The release of the therapeutically active agent from the controlled release formulation of the present invention can be further influenced, i.e. adjusted to a desired rate, by the addition of one or more release-modifying agents, or by providing one or more passageways through the coating. The ratio of hydrophobic material to water soluble material is determined by, among other factors, the release rate required and the solubility characteristics of the materials selected.

The release-modifying agents which function as pore-formers may be organic or inorganic, and include materials that can be dissolved, extracted or leached from the coating in the environment of use. The pore-formers may comprise one or more hydrophilic materials such as hydroxypropylmethylcellulose .

The sustained release coatings of the present invention can also include erosion-promoting agents such as starch and gums.

The sustained release coatings of the present invention can also include materials useful for making microporous lamina in the environment of use, such as polycarbonates comprised of linear polyesters of carbonic acid in which carbonate groups reoccur in the polymer chain. The release-modifying agent may also comprise a semi-permeable polymer.

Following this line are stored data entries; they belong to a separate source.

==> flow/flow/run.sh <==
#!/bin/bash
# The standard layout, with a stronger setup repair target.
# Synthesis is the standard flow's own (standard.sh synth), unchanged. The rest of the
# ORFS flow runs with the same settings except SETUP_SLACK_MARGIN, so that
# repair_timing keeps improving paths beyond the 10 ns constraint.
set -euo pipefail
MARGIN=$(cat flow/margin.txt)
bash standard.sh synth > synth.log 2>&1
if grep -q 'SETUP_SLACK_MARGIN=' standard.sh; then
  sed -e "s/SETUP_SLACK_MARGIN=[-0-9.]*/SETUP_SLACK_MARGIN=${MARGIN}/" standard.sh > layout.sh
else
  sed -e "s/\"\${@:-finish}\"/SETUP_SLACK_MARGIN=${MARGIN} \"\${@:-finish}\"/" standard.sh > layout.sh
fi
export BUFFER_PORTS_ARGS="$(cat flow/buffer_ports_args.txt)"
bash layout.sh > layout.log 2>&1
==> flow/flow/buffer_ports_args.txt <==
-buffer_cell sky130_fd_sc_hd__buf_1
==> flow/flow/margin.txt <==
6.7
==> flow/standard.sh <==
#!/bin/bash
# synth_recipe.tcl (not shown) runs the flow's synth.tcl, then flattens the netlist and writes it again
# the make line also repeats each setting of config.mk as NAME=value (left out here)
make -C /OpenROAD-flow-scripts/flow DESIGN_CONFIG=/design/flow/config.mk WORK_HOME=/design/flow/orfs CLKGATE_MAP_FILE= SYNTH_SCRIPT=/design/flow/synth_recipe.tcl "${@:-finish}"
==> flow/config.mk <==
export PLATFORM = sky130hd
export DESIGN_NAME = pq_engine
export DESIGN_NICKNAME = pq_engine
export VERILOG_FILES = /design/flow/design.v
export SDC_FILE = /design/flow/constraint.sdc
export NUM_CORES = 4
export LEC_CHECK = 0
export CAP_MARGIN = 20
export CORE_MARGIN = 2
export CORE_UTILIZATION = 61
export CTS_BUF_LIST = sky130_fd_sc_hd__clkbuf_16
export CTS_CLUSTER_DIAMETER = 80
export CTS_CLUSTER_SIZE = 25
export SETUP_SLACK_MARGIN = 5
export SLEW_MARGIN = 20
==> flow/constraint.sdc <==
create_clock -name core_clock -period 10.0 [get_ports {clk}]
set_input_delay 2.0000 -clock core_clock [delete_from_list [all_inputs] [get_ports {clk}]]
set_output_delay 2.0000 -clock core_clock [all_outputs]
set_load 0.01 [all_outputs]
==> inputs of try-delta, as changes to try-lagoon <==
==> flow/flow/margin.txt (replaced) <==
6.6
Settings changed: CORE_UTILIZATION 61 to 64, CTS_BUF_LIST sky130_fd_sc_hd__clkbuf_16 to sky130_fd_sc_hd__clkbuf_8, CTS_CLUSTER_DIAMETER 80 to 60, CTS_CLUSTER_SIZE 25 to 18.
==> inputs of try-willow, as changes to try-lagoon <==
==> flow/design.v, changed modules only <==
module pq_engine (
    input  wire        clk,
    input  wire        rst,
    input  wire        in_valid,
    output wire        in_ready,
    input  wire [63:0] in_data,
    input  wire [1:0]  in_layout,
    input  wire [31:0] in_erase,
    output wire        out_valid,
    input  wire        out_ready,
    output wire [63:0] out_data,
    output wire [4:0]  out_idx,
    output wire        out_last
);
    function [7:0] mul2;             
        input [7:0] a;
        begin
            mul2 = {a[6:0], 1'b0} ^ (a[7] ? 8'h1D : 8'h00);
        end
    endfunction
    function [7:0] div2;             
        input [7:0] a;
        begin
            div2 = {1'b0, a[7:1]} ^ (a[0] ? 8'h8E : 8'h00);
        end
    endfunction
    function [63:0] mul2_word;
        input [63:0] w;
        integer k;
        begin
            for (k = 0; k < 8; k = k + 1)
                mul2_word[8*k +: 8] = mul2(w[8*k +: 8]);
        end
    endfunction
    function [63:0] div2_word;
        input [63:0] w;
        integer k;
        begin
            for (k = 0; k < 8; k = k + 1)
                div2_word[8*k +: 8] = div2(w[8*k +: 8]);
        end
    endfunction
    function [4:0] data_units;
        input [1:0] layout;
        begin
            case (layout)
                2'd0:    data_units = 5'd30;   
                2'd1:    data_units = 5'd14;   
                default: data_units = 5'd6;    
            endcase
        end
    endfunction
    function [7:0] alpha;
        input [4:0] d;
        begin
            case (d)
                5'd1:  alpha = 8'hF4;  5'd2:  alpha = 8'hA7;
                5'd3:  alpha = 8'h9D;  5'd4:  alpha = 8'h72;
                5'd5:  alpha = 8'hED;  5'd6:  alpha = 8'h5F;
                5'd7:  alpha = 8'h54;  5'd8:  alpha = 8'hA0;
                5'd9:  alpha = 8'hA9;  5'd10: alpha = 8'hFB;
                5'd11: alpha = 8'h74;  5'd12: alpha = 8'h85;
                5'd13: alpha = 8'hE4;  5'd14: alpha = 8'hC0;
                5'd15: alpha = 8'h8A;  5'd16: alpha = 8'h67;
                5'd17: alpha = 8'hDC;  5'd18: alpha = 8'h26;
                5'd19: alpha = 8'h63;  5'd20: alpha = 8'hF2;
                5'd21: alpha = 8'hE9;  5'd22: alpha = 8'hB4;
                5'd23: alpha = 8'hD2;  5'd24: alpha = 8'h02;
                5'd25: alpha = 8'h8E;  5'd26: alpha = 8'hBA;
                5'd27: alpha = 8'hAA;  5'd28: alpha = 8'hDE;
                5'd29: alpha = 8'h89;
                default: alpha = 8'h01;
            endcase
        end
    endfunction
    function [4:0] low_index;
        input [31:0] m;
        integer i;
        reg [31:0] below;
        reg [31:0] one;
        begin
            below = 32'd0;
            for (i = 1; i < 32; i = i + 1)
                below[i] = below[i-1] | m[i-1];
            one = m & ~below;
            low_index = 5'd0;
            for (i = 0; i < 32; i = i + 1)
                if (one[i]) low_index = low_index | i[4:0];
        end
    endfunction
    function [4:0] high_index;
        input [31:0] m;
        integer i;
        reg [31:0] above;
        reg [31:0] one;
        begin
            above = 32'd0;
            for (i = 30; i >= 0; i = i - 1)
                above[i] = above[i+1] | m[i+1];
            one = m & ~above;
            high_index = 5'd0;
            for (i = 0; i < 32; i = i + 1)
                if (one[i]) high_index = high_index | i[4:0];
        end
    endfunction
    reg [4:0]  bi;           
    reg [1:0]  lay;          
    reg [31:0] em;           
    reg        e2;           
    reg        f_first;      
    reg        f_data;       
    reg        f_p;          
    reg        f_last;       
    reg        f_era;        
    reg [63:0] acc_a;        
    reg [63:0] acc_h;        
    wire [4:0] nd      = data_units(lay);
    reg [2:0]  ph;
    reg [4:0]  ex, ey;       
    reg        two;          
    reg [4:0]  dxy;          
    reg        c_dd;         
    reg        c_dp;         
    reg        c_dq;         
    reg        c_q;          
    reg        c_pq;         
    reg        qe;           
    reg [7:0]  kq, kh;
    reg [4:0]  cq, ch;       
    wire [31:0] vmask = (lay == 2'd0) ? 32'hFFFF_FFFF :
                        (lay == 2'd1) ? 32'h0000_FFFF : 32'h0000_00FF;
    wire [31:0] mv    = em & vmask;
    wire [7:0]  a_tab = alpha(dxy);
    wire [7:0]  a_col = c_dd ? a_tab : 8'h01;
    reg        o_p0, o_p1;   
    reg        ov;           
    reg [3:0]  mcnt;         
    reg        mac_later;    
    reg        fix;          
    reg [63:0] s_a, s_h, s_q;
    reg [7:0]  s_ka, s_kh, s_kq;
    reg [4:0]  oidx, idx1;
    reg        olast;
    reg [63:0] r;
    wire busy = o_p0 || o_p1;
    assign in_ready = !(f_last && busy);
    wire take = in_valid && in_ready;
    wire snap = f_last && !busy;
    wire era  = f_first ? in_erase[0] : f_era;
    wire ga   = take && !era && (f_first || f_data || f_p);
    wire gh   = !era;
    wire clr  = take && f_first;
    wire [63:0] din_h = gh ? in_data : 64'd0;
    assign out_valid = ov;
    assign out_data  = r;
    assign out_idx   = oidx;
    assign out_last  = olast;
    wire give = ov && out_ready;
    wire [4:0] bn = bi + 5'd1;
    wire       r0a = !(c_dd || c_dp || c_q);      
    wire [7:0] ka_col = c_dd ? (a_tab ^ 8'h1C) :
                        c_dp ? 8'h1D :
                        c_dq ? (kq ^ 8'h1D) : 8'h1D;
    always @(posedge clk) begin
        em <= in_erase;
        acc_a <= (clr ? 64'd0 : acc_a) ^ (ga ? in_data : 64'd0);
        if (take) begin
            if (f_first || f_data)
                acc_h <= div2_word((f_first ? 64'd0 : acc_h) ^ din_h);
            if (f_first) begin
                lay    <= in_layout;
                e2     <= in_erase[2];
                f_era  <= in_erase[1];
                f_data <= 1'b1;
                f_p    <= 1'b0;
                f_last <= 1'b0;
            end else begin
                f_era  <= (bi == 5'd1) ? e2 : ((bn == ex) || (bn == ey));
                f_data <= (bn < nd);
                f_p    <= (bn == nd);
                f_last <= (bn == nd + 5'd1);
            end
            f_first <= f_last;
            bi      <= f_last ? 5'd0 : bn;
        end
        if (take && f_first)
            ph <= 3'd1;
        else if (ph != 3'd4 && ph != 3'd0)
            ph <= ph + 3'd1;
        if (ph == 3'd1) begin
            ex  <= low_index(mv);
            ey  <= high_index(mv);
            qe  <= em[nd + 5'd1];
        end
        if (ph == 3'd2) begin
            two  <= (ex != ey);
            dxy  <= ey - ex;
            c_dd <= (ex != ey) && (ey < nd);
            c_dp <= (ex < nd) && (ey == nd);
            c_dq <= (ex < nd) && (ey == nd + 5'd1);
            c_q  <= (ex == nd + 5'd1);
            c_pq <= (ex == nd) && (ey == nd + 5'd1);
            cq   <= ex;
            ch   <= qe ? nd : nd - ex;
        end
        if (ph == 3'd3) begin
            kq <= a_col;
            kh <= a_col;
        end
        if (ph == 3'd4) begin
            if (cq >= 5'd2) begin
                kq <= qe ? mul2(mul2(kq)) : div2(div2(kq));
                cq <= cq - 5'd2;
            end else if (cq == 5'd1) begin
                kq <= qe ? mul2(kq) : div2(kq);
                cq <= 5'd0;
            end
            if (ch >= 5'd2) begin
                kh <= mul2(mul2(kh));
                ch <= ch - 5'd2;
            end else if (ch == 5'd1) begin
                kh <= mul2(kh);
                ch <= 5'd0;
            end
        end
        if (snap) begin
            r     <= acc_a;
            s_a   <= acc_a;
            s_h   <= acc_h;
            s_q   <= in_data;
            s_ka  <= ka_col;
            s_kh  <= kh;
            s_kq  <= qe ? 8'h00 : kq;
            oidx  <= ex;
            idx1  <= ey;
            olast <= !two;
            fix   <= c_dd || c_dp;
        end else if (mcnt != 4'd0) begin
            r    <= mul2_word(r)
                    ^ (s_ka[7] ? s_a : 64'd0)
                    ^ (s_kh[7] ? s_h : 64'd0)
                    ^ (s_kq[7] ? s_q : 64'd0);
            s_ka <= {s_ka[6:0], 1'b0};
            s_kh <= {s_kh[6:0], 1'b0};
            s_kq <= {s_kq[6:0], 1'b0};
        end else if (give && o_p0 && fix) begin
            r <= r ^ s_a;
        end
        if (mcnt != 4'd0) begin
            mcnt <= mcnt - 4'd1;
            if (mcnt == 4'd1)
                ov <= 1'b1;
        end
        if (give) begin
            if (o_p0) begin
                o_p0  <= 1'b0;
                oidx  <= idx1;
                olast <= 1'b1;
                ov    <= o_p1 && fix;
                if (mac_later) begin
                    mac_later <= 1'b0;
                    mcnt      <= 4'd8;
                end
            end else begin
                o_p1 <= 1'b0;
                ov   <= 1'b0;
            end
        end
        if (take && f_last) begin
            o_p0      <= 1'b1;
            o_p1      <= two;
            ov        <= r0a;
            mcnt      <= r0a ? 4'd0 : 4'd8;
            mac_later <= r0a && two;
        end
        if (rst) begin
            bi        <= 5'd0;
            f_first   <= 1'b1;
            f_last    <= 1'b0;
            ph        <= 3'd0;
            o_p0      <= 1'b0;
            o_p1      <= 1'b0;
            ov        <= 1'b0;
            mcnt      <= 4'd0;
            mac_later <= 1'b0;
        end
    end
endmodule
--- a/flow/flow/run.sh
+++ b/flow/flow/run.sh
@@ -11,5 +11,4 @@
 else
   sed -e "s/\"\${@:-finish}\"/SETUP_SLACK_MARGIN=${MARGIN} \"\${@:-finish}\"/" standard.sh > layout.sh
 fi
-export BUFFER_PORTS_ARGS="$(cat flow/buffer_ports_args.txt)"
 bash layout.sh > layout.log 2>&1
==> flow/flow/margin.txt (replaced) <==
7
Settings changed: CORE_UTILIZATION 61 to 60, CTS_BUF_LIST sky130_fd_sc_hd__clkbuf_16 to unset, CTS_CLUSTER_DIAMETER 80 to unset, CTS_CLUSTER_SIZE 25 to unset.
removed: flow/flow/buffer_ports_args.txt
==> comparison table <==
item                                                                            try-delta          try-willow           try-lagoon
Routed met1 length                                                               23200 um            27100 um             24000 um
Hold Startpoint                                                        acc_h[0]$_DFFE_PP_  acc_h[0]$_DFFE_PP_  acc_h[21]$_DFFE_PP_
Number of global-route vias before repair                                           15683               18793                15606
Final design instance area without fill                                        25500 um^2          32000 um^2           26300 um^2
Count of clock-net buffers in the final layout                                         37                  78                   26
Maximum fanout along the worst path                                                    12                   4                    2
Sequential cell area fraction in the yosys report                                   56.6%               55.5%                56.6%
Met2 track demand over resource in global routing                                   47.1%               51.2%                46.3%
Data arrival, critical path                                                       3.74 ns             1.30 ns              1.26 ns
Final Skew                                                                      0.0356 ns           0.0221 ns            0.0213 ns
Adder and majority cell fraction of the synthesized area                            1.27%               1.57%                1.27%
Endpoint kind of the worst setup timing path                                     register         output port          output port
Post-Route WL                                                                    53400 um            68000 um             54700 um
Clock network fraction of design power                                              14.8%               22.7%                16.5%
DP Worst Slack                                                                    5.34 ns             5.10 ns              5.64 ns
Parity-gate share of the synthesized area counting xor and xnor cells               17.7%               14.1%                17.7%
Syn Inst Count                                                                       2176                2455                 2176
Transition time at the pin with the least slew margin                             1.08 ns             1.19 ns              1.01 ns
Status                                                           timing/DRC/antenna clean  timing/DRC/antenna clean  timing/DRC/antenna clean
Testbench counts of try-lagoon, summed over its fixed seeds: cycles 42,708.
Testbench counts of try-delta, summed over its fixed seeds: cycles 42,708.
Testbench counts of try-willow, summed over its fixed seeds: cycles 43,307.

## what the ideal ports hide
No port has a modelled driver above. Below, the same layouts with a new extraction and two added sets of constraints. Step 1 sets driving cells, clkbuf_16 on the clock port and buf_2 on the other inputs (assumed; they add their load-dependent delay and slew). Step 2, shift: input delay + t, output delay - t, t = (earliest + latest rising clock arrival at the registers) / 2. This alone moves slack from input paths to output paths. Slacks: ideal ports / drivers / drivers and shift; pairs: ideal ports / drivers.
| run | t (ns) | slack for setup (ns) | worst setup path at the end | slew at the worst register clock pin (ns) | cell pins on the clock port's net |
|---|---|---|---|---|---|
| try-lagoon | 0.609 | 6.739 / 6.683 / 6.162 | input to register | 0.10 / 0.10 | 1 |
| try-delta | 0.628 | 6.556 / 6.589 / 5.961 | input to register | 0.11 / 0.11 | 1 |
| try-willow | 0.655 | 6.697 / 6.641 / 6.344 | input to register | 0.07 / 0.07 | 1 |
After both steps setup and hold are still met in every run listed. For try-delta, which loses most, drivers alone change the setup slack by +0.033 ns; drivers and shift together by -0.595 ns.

In certain preferred embodiments, the release-modifying agent is selected from hydroxypropylmethylcellulose, lactose, metal stearates, and mixtures of any of the foregoing.

The sustained release coatings of the present invention may also include an exit means comprising at least one passageway, orifice, or the like which may be formed by such methods as those disclosed in U.S. Patent Nos. 3,845,770; 3,916,889; 4,063,064; and 4,088,864 (all of which are hereby incorporated by reference) .

Matrix Bead Formulations

The present invention may also utilise a controlled release matrix that affords in-vitro dissolution rates of the opioid within the preferred ranges and that releases the opioid in a pH-dependent or pH-independent matter. The materials suitable for inclusion in a controlled release matrix will depend on the method used to form the matrix.

For example, a matrix in addition to the opioid analgesic and (optionally) Etodolac may include:

Hydrophilic and/ or hydrophobic materials, such as gums, cellulose ethers, acrylic resins, protein derived materials.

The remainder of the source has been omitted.